Some of it sounds nice, if done properly.

Hopefully we'll see some of this in software updates, preferably in the OS.

------
bcaa7f3a8bbc
> WPA2 provides reliable security used in billions of Wi-Fi devices every day.

What do you mean, "reliable", the Wi-Fi Alliance? I get it: If DEAUTH attack
has been fixed by deploying 802.11w[0], provide the randomness is generated by
a proper CSPRNG (unlike the stupid one from the appendix of the official
spec!) with a high-quality entropy source (not system uptime in
milliseconds!)[1], and that bruteforce-friendly WPS ("Protected" Setup) has
been deactivated, finally KRACK attack has been patched from the both sides?
In addition don't forget to disable TKIP and force CCMP[2]?

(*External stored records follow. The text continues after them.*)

File: src/shared/dtp_pkg.sv
// Package for the dataport time-slot port block: sizes, codes, timing, carriers.
// Assumes a 25 MHz system clock shared by the host and the WAN slot bus.
package dtp_pkg;
  localparam int NPORT = 4;
  localparam int NLINK = 8;
  localparam int ACC_W = 26;
  localparam int TO_W = 34;

  // Clock rates and time constants
  localparam logic [ACC_W-1:0] CLK_HZ = 26'h017D_7840; // 25 MHz
  localparam logic [ACC_W-1:0] BIT_HZ = 26'h0000_FA00; // 64 kbps bit clock
  localparam logic [ACC_W-1:0] HALF_STEP = ACC_W'({BIT_HZ, 1'b0}); // Two half periods per bit
  localparam logic [2:0] BITS_PER_BYTE_M1 = 3'h7; // 8 kHz byte clock
  localparam logic [7:0] LOOP_TIMEOUT_MIN = 8'h0A; // Latched loop timeout in minutes
  localparam logic [7:0] SEC_PER_MIN = 8'h3C;
  localparam longint unsigned LOOP_TIMEOUT_CYC_L =
    longint'(LOOP_TIMEOUT_MIN) * longint'(SEC_PER_MIN) * longint'(CLK_HZ);
  localparam logic [TO_W-1:0] LOOP_TIMEOUT_CYC_DEF = TO_W'(LOOP_TIMEOUT_CYC_L);

  // Slot limits
  localparam logic [4:0] SLOT_MIN = 5'h01;
  localparam logic [4:0] SLOT_MAX_T1 = 5'h18;
  localparam logic [4:0] SLOT_MAX_E1 = 5'h1F;
  localparam logic [4:0] SLOT_E1_SIG = 5'h10;
  localparam logic [4:0] SLOT_NA = 5'h00;

  // Loop codes sent and watched for on the slot (plain defaults)
  localparam logic [7:0] CODE_OCU = 8'h2A;
  localparam logic [7:0] CODE_DSU = 8'h2C;
  localparam logic [7:0] CODE_CSU = 8'h28;
  localparam logic [7:0] CODE_DS0 = 8'h3A;
  localparam logic [7:0] CODE_LOOP_DOWN = 8'h24;
  localparam logic [1:0] CODE_MATCH_M1 = 2'h2; // Three matching code bytes in a row

  typedef enum logic [1:0] {
    DTP_MODE_DP = 2'b00, DTP_MODE_CONTR = 2'b01, DTP_MODE_CODIR = 2'b10
  } dtp_mode_t;
  typedef enum logic [1:0] {
    DTP_LB_OFF = 2'b00, DTP_LB_DTE = 2'b01, DTP_LB_NET = 2'b10
  } dtp_lb_t;
  typedef enum logic [2:0] {
    DTP_GEN_OFF = 3'b000, DTP_GEN_OCU = 3'b001, DTP_GEN_DSU = 3'b010,
    DTP_GEN_CSU = 3'b011, DTP_GEN_DS0 = 3'b100
  } dtp_gen_t;
  typedef enum logic [1:0] {
    DTP_DET_OFF = 2'b00, DTP_DET_ENAB = 2'b01, DTP_DET_TO = 2'b10
  } dtp_det_t;

  // Per-port settings as written by the host
  typedef struct packed {
    logic active;
    logic dest_wan;
    logic [2:0] link;
    logic [4:0] slot_number;
    dtp_mode_t mode;
    dtp_lb_t local_loop_select;
    dtp_gen_t remote_loop_code_send;
    dtp_det_t latching_loop_detector;
  } dtp_port_cfg_t;

  // One time-slot byte on the WAN slot bus
  typedef struct packed {
    logic [2:0] link;
    logic [4:0] slot;
    logic [7:0] data;
  } dtp_slot_t;

  localparam dtp_port_cfg_t CFG_RESET = '{
    active: 1'b0, dest_wan: 1'b0, link: 3'h0, slot_number: 5'h00,
    mode: DTP_MODE_DP, local_loop_select: DTP_LB_OFF,
    remote_loop_code_send: DTP_GEN_OFF, latching_loop_detector: DTP_DET_OFF
  };
endpackage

This is another reason why (correctly-deployed) HTTPS must be pushed forward.
Just imagine these Wireless Internet of Shit.

Despite the PR and marketing blurbs in the article, I hope it's a good news
and I sincerely hope the engineers and designers have a good insight of what's
going on around cutting-edge modern cryptography this time, and also
understand my points below. Hopefully things will go better.

Even without these flaws, WPA's crypto is far from ideal under a modern
perspective.

The lack of Forward Secrecy is the greatest blunder of the protocol. Anyone
can record all the data packets then decrypt them later if the passphrase is
discovered. Designers at IEEE did realized the problem and they came up with
an unnecessarily complicated handshake protocol to derive a session key every
time you connect to an AP. But the handshake itself is ultimately still
protected by the single passphrase! Coincidentally, the DEAUTH loophole
enables attackers to pretend being the AP, kicking everyone out of the network
and force them to redo handshakes for your capture and wiretap immediately (in
case you never have a chance to get previous ones), combo!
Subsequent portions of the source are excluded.